Optimal bounds for semi-honest quantum oblivious transfer
This provides a foundational security guarantee for quantum cryptography, addressing a fundamental primitive with implications for secure communication protocols.
The paper tackles the problem of establishing optimal security bounds for quantum oblivious transfer protocols, proving that 2B + A ≥ 2, which implies at least one party can cheat with probability at least 2/3, and shows this bound is optimal by constructing protocols that approach any point on the tradeoff curve.

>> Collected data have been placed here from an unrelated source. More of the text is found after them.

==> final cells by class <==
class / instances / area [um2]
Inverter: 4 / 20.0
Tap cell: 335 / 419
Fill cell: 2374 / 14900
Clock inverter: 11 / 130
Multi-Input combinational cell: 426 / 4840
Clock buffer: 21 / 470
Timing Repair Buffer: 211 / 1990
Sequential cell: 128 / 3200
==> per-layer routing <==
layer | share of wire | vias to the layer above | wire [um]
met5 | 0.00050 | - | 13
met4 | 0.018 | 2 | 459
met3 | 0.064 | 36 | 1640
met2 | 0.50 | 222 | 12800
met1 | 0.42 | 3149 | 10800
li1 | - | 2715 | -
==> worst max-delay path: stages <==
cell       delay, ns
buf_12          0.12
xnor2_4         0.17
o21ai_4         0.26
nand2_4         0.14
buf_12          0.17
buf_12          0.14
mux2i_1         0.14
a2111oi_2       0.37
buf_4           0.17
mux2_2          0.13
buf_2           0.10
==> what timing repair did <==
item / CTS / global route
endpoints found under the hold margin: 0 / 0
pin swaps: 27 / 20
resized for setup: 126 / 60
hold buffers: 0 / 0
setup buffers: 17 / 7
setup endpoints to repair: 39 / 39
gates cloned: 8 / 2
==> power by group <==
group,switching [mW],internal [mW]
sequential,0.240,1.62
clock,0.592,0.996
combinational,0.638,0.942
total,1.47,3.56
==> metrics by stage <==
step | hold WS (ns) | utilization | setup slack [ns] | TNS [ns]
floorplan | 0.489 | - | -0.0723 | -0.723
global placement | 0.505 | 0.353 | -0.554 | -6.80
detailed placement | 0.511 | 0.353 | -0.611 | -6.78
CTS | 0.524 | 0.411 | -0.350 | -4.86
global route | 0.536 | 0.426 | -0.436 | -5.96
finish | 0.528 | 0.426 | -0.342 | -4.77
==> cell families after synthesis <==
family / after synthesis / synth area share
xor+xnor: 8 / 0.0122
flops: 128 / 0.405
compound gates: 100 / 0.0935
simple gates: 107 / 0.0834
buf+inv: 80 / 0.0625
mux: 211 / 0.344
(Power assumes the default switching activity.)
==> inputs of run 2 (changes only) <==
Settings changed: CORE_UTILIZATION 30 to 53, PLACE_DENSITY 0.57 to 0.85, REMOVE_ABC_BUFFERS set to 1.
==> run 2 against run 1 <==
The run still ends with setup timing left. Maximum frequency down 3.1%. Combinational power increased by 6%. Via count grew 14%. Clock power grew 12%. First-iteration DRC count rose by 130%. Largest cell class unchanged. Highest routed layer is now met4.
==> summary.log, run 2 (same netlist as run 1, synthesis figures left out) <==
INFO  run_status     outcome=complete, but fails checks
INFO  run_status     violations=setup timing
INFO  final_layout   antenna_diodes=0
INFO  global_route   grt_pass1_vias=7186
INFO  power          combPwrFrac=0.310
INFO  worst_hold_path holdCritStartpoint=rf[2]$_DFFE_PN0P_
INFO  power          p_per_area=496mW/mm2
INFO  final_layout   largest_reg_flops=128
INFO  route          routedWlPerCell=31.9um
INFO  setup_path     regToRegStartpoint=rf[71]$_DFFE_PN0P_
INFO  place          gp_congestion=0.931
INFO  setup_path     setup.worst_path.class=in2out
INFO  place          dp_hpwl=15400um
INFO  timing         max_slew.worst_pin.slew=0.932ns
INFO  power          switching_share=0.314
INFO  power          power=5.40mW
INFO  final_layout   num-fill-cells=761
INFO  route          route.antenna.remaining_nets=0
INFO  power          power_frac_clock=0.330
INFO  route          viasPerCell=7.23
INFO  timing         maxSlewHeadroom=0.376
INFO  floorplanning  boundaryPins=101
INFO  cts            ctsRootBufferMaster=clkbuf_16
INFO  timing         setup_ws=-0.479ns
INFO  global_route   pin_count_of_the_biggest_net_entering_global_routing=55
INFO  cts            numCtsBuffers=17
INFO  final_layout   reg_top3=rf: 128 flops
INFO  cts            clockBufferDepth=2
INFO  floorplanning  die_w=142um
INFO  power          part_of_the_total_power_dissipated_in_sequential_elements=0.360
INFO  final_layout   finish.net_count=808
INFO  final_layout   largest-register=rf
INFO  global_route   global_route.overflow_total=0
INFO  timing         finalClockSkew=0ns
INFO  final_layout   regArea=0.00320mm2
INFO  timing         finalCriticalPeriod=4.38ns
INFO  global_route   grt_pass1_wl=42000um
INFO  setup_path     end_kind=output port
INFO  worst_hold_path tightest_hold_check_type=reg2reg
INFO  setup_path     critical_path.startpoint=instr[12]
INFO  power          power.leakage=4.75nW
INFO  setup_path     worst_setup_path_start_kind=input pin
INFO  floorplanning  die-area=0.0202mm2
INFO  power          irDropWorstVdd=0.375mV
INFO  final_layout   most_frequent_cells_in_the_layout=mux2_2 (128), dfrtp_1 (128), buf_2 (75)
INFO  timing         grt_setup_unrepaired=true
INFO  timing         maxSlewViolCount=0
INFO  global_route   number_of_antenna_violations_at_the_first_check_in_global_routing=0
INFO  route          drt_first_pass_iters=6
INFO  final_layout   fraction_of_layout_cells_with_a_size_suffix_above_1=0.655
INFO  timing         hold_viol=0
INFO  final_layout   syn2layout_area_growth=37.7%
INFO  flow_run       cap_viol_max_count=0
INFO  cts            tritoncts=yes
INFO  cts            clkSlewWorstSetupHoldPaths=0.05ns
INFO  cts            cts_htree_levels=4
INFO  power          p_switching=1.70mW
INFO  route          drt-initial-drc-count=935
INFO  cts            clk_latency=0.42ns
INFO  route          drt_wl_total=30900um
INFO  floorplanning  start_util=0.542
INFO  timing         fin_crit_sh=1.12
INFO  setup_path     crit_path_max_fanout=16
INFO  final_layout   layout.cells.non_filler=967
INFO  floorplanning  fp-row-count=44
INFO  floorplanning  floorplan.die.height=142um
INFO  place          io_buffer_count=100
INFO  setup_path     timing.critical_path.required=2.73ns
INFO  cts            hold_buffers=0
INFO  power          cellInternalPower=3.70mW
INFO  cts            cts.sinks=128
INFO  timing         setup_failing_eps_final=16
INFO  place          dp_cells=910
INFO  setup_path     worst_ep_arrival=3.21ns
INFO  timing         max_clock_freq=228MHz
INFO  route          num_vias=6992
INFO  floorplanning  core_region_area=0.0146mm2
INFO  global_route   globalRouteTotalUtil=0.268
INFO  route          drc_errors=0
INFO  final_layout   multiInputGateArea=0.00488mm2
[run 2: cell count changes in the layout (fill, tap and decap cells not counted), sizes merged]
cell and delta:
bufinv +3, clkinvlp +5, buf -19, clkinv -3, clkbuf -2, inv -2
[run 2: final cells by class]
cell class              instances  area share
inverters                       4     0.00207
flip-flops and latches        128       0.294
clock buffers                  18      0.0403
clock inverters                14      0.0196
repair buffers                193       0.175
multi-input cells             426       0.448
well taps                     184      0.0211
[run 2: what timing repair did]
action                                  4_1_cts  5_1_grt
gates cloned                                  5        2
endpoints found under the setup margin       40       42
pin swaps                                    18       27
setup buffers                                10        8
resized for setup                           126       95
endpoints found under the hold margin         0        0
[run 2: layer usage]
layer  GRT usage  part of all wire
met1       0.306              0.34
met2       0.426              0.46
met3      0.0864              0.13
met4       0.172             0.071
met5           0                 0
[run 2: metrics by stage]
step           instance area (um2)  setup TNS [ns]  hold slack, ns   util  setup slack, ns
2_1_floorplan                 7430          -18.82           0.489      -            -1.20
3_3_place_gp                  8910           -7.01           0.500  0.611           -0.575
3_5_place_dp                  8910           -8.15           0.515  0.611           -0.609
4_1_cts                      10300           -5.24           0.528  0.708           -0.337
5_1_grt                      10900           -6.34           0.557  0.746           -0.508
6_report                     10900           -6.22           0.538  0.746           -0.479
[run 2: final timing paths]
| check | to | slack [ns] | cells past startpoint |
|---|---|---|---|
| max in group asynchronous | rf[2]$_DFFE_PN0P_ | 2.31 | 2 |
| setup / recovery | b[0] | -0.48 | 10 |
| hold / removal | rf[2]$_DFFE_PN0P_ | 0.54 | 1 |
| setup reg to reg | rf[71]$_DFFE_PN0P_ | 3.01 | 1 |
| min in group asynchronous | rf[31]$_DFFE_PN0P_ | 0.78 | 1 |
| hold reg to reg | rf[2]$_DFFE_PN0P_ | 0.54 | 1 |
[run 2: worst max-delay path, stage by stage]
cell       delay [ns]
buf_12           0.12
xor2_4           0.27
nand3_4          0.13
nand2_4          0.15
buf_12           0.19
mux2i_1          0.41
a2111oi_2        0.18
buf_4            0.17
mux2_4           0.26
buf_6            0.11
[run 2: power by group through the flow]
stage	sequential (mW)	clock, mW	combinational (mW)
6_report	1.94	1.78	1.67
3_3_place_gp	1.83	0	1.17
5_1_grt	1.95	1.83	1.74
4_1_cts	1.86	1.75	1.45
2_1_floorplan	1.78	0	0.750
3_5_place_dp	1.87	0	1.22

Oblivious transfer is a fundamental cryptographic primitive in which Bob transfers one of two bits to Alice in such a way that Bob cannot know which of the two bits Alice has learned. We present an optimal security bound for quantum oblivious transfer protocols under a natural and demanding definition of what it means for Alice to cheat. Our lower bound is a smooth tradeoff between the probability B with which Bob can guess Alice's bit choice and the probability A with which Alice can guess both of Bob's bits given that she learns one of the bits with certainty. We prove that 2B + A is greater than or equal to 2 in any quantum protocol for oblivious transfer, from which it follows that one of the two parties must be able to cheat with probability at least 2/3. We prove that this bound is optimal by exhibiting a family of protocols whose cheating probabilities can be made arbitrarily close to any point on the tradeoff curve.